One common way to access variables in a data.frame is with the $ operator. To use this operator,
you specify the dataset name, followed by the $ operator, followed by the specific variable name in
that dataset that you want to access. For example, to access the spine variable in the crabs dataset,
you would use:
crabs$spine
This way of accessing variables is not necessary for dplyr functions, like count() and summarize(), but is necessary for older R functions, like those introduced below. The homework guides
will let you know when you need to use the $ operator style of accessing variables for new functions.
Checking Normality
The Q–Q plot allows us to assess to what extent a sample can be well approximated by a Normal
distribution. The qqnorm() function asks R to create a Q–Q plot for a given variable. Simply provide
the dataset and variable name to qqnorm(), using the $ operator style. For example, to create a Q–Q
plot for the heart rates (pulse) in the nhanes dataset, you can run:
qqnorm(nhanes$pulse)
Since you’ll be looking to see whether the points in this graph fall in a straight line, it can be helpful
to ask R to add a straight line to the graph for comparison. You can do this with the qqline() function, using the same variable you gave to qqnorm(), like so:
qqline(nhanes$pulse)
Test of a Mean
When conducting a statistical test for a mean, you could compute the test statistic and p-value
manually, but R also provides a convenient function that will conduct this test for you. The function
is called t.test(). This function will actually run several different types of tests that use the t distribution, but here, we’ll only look at the usage for the one-group test we have covered in class so far.
2
To run a test of a mean with t.test(), you supply the variable with your sample data (using the
$ operator style) and the parameter for the null hypothesis as the named argument mu. For example,
to test whether the mean weight of our horseshoe crab population is 2500 grams, we could execute:
t.test(crabs$weight, mu = 2500)
This returns the following output:
One Sample t-test
data: crabs$weight
t = -1.4317, df = 172, p-value = 0.154
alternative hypothesis: true mean is not equal to 2500
95 percent confidence interval:
2350.597 2523.784
sample estimates:
mean of x
2437.191
The function tells us that the test statistic is -1.43, that the sampling distribution for this test statistic
has 172 degrees of freedom, and that the p-value for this test is .154. By default, t.test() conducts a
two-sided test. To conduct a one-sided test, you can specify which side (“less” or “greater”) in the
alternative named argument, like this:
t.test(crabs$weight, mu = 2500, alternative = “less”)
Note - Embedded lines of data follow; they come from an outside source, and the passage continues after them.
===== config.mk =====
export PLATFORM = sky130hd
export DESIGN_NAME = flmxh_mix
export DESIGN_NICKNAME = d
export VERILOG_FILES = /design/src/rtl/core/flmxh_pkg.sv /design/src/rtl/core/flmxh_mix.sv
export SDC_FILE = /design/constraint.sdc
export NUM_CORES = 2
export LEC_CHECK = 0
export BUFFER_PORTS_ARGS = -buffer_cell sky130_fd_sc_hd__buf_2
export CAP_MARGIN = 10
export CORE_MARGIN = 8
export CORE_UTILIZATION = 65
export DETAILED_ROUTE_END_ITERATION = 8
export PLACE_DENSITY = 0.85
export SLEW_MARGIN = 20
export SYNTH_ARGS = -nofsm -noshare
export SYNTH_HDL_FRONTEND = slang
export SYNTH_SLANG_ARGS = --single-unit

===== constraint.sdc =====
create_clock -name vclk -period 7.7
set_input_delay 0.77 -clock vclk [all_inputs]
set_output_delay 0.77 -clock vclk [all_outputs]
set_load 0.1 [all_outputs]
Finally, notice that t.test() also gave us a 95 percent confidence interval for the population
mean: (2350.6, 2523.8). If we want a different confidence interval, we can specify the confidence level
using the conf.level named argument. For example, for a 90 percent confidence interval:
t.test(crabs$weight, mu = 2500, conf.level = .90)
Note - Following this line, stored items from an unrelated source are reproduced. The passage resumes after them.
`src/rtl/isq_pkg.sv`:
```
package isq_pkg;

    // Operand and recurrence sizes
    localparam int OP_W     = 48;
    localparam int ROOT_W   = 24;
    localparam int VALUE_W  = 32;
    localparam int STEPS    = 24;
    localparam int TOP_BIT  = 46;
    localparam int Q_SHIFT  = 16;

    // Operation codes
    localparam logic FUNC_INT = 1'b0;
    localparam logic FUNC_Q16 = 1'b1;

    // Word handed from cell to cell
    typedef struct packed {
        logic [OP_W-1:0] rem;
        logic [OP_W-1:0] acc;
    } isq_data_t;

endpackage

```
`src/rtl/isq_cell.sv`:
```
module isq_cell #(
    parameter int STEP = 0
) (
    input  logic              aclk,
    input  logic              aresetn,
    input  logic              in_valid,
    output logic              in_ready,
    input  isq_pkg::isq_data_t in_data,
    output logic              out_valid,
    input  logic              out_ready,
    output isq_pkg::isq_data_t out_data
);

    // Trial bit of this step: a fixed power of four
    localparam logic [isq_pkg::OP_W-1:0] TRIAL =
        isq_pkg::OP_W'(1) << (isq_pkg::TOP_BIT - 2 * STEP);

    logic               valid_reg;
    isq_pkg::isq_data_t data_reg;
    isq_pkg::isq_data_t data_next;
    logic [isq_pkg::OP_W-1:0] sum;
    logic               take;
    logic               load;

    // One restoring step: subtract (acc + trial) when it fits
    always_comb begin
        sum  = in_data.acc + TRIAL;
        take = (in_data.rem >= sum);
        if (take) begin
            data_next.rem = in_data.rem - sum;
            data_next.acc = (in_data.acc >> 1) + TRIAL;
        end else begin
            data_next.rem = in_data.rem;
            data_next.acc = in_data.acc >> 1;
        end
    end

    // Stage holds a word until the next cell takes it; bubbles collapse
    assign in_ready = !valid_reg || out_ready;
    assign load     = in_valid && in_ready;

    always_ff @(posedge aclk) begin
        if (!aresetn) begin
            valid_reg <= 1'b0;
        end else if (in_ready) begin
            valid_reg <= in_valid;
        end
    end

    always_ff @(posedge aclk) begin
        if (load) begin
            data_reg <= data_next;
        end
    end

    assign out_valid = valid_reg;
    assign out_data  = data_reg;

endmodule
```
`config.mk`:
```
export PLATFORM = sky130hd
export DESIGN_NAME = isq_cell
export DESIGN_NICKNAME = d
export VERILOG_FILES = /design/src/rtl/isq_pkg.sv /design/src/rtl/isq_cell.sv
export SDC_FILE = /design/constraint.sdc
export NUM_CORES = 1
export LEC_CHECK = 0
export BUFFER_PORTS_ARGS = -buffer_cell sky130_fd_sc_hd__buf_4
export CAP_MARGIN = 20
export CORE_MARGIN = 2
export CORE_UTILIZATION = 54
export DETAILED_ROUTE_END_ITERATION = 7
export PLACE_DENSITY = 0.84
export SLEW_MARGIN = 20
export SYNTH_ARGS = -nofsm -noshare
export SYNTH_HDL_FRONTEND = slang
export SYNTH_SLANG_ARGS = --single-unit
```
`constraint.sdc`:
```
create_clock -name aclk -period 7.6 [get_ports aclk]
set_input_delay 1.52 -clock aclk [delete_from_list [all_inputs] [get_ports aclk]]
set_output_delay 1.52 -clock aclk [all_outputs]
set_load 0.01 [all_outputs]
```
==> impl_metrics.toml, run 1 <==
[outcome]
outcome = "complete, no violations"

[route]
first_iter_violations = 350
wl_mm = 17.1
via_count = 5528
viasPerCell = 5.76
drc = 0
drt_first_pass_iters = 7
final_antenna_net_count = 0
wl_per_cell_um = 17.9

[placed_design]
place.gp.congestion = 0.876
port_buffers = 197
post-dp-hpwl_mm = 13.2
place_area_um2 = 8130

[global_routing]
grt.total_usage_pct = 25.5
grt_pass1_vias = 5424
grt_max_degree = 58
antenna_found_initial = 0
grt-ovfl-total = 0
grt_pass1_wl_mm = 26.3

[critical_path]
cp.required_ns = 7.70
crit_family = "compound AO/OA/AOI/OAI gates"
cp_data_arrival_time_ns = 4.69
crit_path_start_kind = "primary input"
cp_cell_sequence = "buf_4 -> ha_1 -> fa_1 -> nand2b_1 -> a21oi_1 -> o311ai_0 -> nand2_1 -> o2111ai_1 -> a221oi_4 -> buf_4 -> o21ai_0 -> or3_1"
crit_type = "primary input to flip-flop"
critPathMostFrequentCell = "buf_4"
endpoint_kind = "flip-flop"
worst-path-buf-inv = 2
slowest_stage = "buf_4"
crit_fanout = 57
max_stage_delay_ns = 0.59

[cells_and_area]
fin_nets = 958
stdcell_area_um2 = 8410
drive_gt1_share_pct = 33.3
diodes = 0
n_fill_cell = 899
area_growth_syn_to_layout_pct = 27.5

[cts]
path_clk_slew_ns = 0.07
postCtsSetupRepairBufs = 0
hold_buffers = 0
cts_resized = 0
cts_max_level = 3
clock_sinks = 97
cts-root-buf = "clkbuf_16"
clock_latency_ns = 0.35
clock_path_buffers = 2
cts_buffers = 9
cts_tree = "built"

[sta]
skew_ns = 0.00451
maxSlewHeadroom_pct = 49.5
min_period_ns = 4.59
setup_viol = 0
tightest_slew_ns = 0.757
tns_ns = 0
drv_slew = 0
grt_setup_unrepaired = "false"
finalHoldViolCount = 0
timing.fmax_mhz = 218
fin_crit_sh_pct = 60.3

[synthesis]
synth_compound_area_share_pct = 16.1
syn_inst = 626
yosysTopAreaCell = "edfxtp_1"
synth-seq-cells = 97
synth_warnings = 0
yosys.area.top_type_share_pct = 43.7
synth_edf_count = 96
synth_top_family_by_area = "compound AO/OA/AOI/OAI gates"
avgSynthCellArea_um2 = 10.5
yosys_most_used_dff = "edfxtp_1"
synth_xor_area_share_pct = 6.10
yosys.area_share.simple_pct = 10.9
ys_seq_area_share_pct = 44.0
synthMuxAreaShare_pct = 7.68
synth_nets = 775
ys_async_sr_fraction_pct = 0
synth.distinct_cells = 68
ys_top_cells_by_area = "edfxtp_1 44%, ha_1 9.1%, mux2_2 6.8%"
synthAdderAreaFrac_pct = 9.40
syn-cell-area_um2 = 6600

[floorplan]
coreArea_um2 = 12000
fp.dieH_um = 115
die_width_um = 115
row_count = 40
start_util_pct = 55.2
die_area_um2 = 13100
ioPinCount = 198

[flow_run]
maxCapViolCount = 0

[pwr]
power_density_nw_per_um2 = 194
vdd_ir_drop_max_mv = 0.109
leakage_nw = 3.70

[hold_path]
hold_path_class = "flip-flop to flip-flop"
[cell usage after synthesis (all sizes together) (2+ instances only)]
master / n
and2: 5
clkbuf: 13
o21bai: 7
nor4: 2
o21a: 6
a211oi: 5
a21boi: 2
ha: 48
inv: 58
nor3b: 2
nor2b: 3
mux2: 42
a21oi: 53
mux2i: 3
or2: 2
nand2: 39
nand2b: 5
or3: 4
buf: 13
a21o: 23
and3: 5
nor2: 30
o2111ai: 5
o21ai: 27
a31oi: 10
nand3: 12
a2111oi: 2
nor3: 11
and4: 2
o211ai: 4
o31ai: 7
nand4: 17
edfxtp: 96
xor2: 18
xnor2: 28
[layout make-up]
cell class              count  area [um2]  area share, %
multi-input cells         444        3330           39.6
flip-flops and latches     97        2900           34.5
repair buffers            199        1490           17.8
clock buffers               9         225           2.68
inverters                  58         218           2.59
well taps                 147         184           2.19
clock inverters             6        60.1          0.714
[placed cells by master (no fill, tap or decap), drive strengths merged, types with 9 or more instances in the layout]
master / Yosys / layout
buf: 13 / 199
edfxtp: 96 / 96
inv: 58 / 58
a21oi: 53 / 53
ha: 48 / 48
mux2: 42 / 42
nand2: 39 / 39
nor2: 30 / 30
xnor2: 28 / 28
o21ai: 27 / 27
a21o: 23 / 23
xor2: 18 / 18
nand4: 17 / 17
nand3: 12 / 12
nor3: 11 / 11
a31oi: 10 / 10
clkbuf: 13 / 9
[cell families after synthesis]
group,Yosys count
xor gates and xnor gates,46
adders and majority gates,49
muxes,45
buffers and inverters,85
AOI/OAI and AO/OA,161
and+or+nand+nor,143
DFF,97
[path summary, 6_finish.rpt]
path / to / cells past startpoint / start / slack (ns)
hold reg to reg: out_valid / 2 / out_valid / 0.55
hold / removal: out_valid / 2 / out_valid / 0.55
setup reg to reg: out_data[9] / 3 / out_valid / 5.55
setup / recovery: out_data[91] / 12 / in_data[0] / 3.01
[flip-flops by register name, indices dropped and copies added, names as in the netlist]
signal and count:
out_data 96, out_valid 1
[through the flow]
stage | cells | utilization, % | setup WS (ns) | total power, mW | hold WS, ns
CTS | 960 | 70.3 | 2.99 | 1.63 | 0.556
finish | 960 | 70.3 | 3.01 | 1.63 | 0.550
detailed placement | 945 | 67.9 | 2.65 | 1.19 | 0.543
global route | 960 | 70.3 | 2.70 | 1.70 | 0.607
floorplan | 626 | - | 3.18 | 1.01 | 0.610
global placement | 945 | 67.9 | 2.81 | 1.18 | 0.526
[tightest hold or removal path, delay by kind of cell, from the launching register on]
| family | cells | cell delay (ns) |
|---|---|---|
| compound gates | 1 | 0.08 |
| flops | 1 | 0.31 |
| simple gates | 1 | 0.11 |
[per-layer routing]
| metal | wire length (um) | vias to the layer above | track usage (%) |
|---|---|---|---|
| met5 | 0 | - | 0 |
| met2 | 8510 | 233 | 43.9 |
| met3 | 1220 | 27 | 4.92 |
| li1 | - | 2678 | - |
| met4 | 327 | 0 | 8.62 |
| met1 | 7090 | 2590 | 32.1 |
[where the power goes]
| group | leakage (nW) | switching (mW) | internal [mW] | total (mW) |
|---|---|---|---|---|
| clock network | 0.129 | 0.198 | 0.251 | 0.448 |
| logic | 2.64 | 0.273 | 0.244 | 0.517 |
| registers | 0.937 | 0.0138 | 0.654 | 0.668 |
| total | 3.70 | 0.485 | 1.15 | 1.63 |
No activity file was read; power rests on OpenSTA's default activity.
==> run 2, diff against run 1 <==
- CORE_UTILIZATION: 54 -> 53
- PLACE_DENSITY: 0.84 -> 0.83
- clock period: 7.6 -> 4.7 ns (I/O delays scaled with it)
==> impl_metrics.toml, run 2 (same netlist as run 1, synthesis figures left out) <==
[cells_and_area]
layout_common_cells = "200 x buf_4, 96 x edfxtp_1, 58 x inv_1"
stdcell_area_um2 = 8490
final_core_util_pct = 70.4
fin_nets = 960
layout_commonest_cell = "buf_4"
drive_gt1_share_pct = 33.5
largest_reg_flops = 96
diodes = 0
instances_no_fill = 983
area_growth_syn_to_layout_pct = 28.6

[floorplan]
die_width_um = 116
coreArea_um2 = 12100
die_area_um2 = 13400
fp.dieH_um = 116
ioPinCount = 198
row_count = 40
start_util_pct = 54.7

[global_routing]
grt_pass1_vias = 5461
antenna_found_initial = 0
grt_pass1_wl_mm = 26.4
grt.total_usage_pct = 25.2
grt_max_degree = 59
grt-ovfl-total = 0

[sta]
finalHoldViolCount = 0
timing.fmax_mhz = 265
tightest_slew_ns = 0.786
grt_setup_unrepaired = "false"
drv_slew = 0
min_period_ns = 3.77
maxSlewHeadroom_pct = 47.6
skew_ns = 0.00630
setup_viol = 0
fin_crit_sh_pct = 80.2
tns_ns = 0

[cts]
clock_path_buffers = 2
cts_resized = 0
path_clk_slew_ns = 0.07
clock_latency_ns = 0.35
hold_buffers = 0
cts_tree = "built"
postCtsSetupRepairBufs = 0
cts_buffers = 9
cts-root-buf = "clkbuf_16"
cts_max_level = 3
clock_sinks = 97

[route]
drt_first_pass_iters = 5
wl_per_cell_um = 17.1
drc = 0
final_antenna_net_count = 0
first_iter_violations = 300
via_count = 5513
viasPerCell = 5.61
wl_mm = 16.8

[pwr]
power.internal_mw = 1.92
switching_share_pct = 28.9
power_density_nw_per_um2 = 318
p_seq_share_pct = 39.9
pwr-share-comb_pct = 31.1
p_sw_mw = 0.781
vdd_ir_drop_max_mv = 0.192
leakage_nw = 3.73
p_clk_share_pct = 29.0

[hold_path]
hold_path_class = "flip-flop to flip-flop"

[critical_path]
endpoint_kind = "flip-flop"
crit_fanout = 57
cp_data_arrival_time_ns = 4.00
cp.required_ns = 4.92
crit_path_start_kind = "primary input"
crit_type = "primary input to flip-flop"

[placed_design]
post-dp-hpwl_mm = 13.2
place.gp.congestion = 0.967
dp.cells = 968
port_buffers = 197
place_area_um2 = 8180

[flow_run]
maxCapViolCount = 0

[outcome]
outcome = "complete, no violations"
run 2: power groups by stage:
stage	logic [mW]	clock network (mW)	registers (mW)
3_3_place_gp	0.817	0	1.10
6_report	0.840	0.784	1.08
4_1_cts	0.837	0.794	1.08
2_1_floorplan	0.489	0	1.14
5_1_grt	0.913	0.823	1.09
3_5_place_dp	0.831	0	1.10
run 2: path summary, 6_finish.rpt:
| path | slack (ns) | start | cells past startpoint | to |
|---|---|---|---|---|
| hold / removal | 0.55 | out_valid | 2 | out_valid |
| hold reg to reg | 0.55 | out_valid | 2 | out_valid |
| setup reg to reg | 2.85 | out_valid | 3 | out_data[3] |
| setup / recovery | 0.93 | in_data[17] | 13 | out_data[95] |
run 2: cell type report:
| type | count | area [um2] |
|---|---|---|
| Clock inverter | 5 | 80.1 |
| Sequential cell | 97 | 2900 |
| Clock buffer | 10 | 229 |
| Timing Repair Buffer | 201 | 1520 |
| Fill cell | 882 | 3570 |
| Multi-Input combinational cell | 444 | 3330 |
| Inverter | 58 | 218 |
| Tap cell | 168 | 210 |
run 2: per-layer routing:
metal | up-vias | wire [um] | global-route usage [%]
met5 | - | 0 | 0
met4 | 0 | 274 | 7.39
met3 | 29 | 1110 | 6.17
met2 | 212 | 8420 | 43.9
met1 | 2585 | 7030 | 31.2
li1 | 2687 | - | -
run 2: metrics by stage:
stage	power (mW)	hold WS, ns	worst slack, ns
2_1_floorplan	1.63	0.610	0.860
3_3_place_gp	1.91	0.520	0.689
3_5_place_dp	1.93	0.546	0.612
4_1_cts	2.71	0.558	0.973
5_1_grt	2.82	0.632	0.663
6_report	2.70	0.552	0.929
run 2: worst max-delay path, cell delays in order:
cell       delay, ns
buf_4           0.08
inv_1           0.04
ha_1            0.42
a21oi_1         0.14
o21ai_0         0.37
a211oi_1        0.09
a211oi_1        0.38
o2111ai_1       0.25
a221oi_4        0.33
buf_12          0.33
nand2b_1        0.09
or4_1           0.41
nand3_1         0.10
The output from this version tells us that the 90 percent confidence interval is (2364.6, 2509.7).
Scientific Notation
As you have been working with pnorm(), you may have run across some funny looking results.
For example, if you try to run the following:
pnorm(-4, 0, 1)
R will reply with 3.167124e-05. The “e” in a number is R’s way of writing scientific notation. This
number is actually 3.167124 ∙ 10!” = 0.00003167124.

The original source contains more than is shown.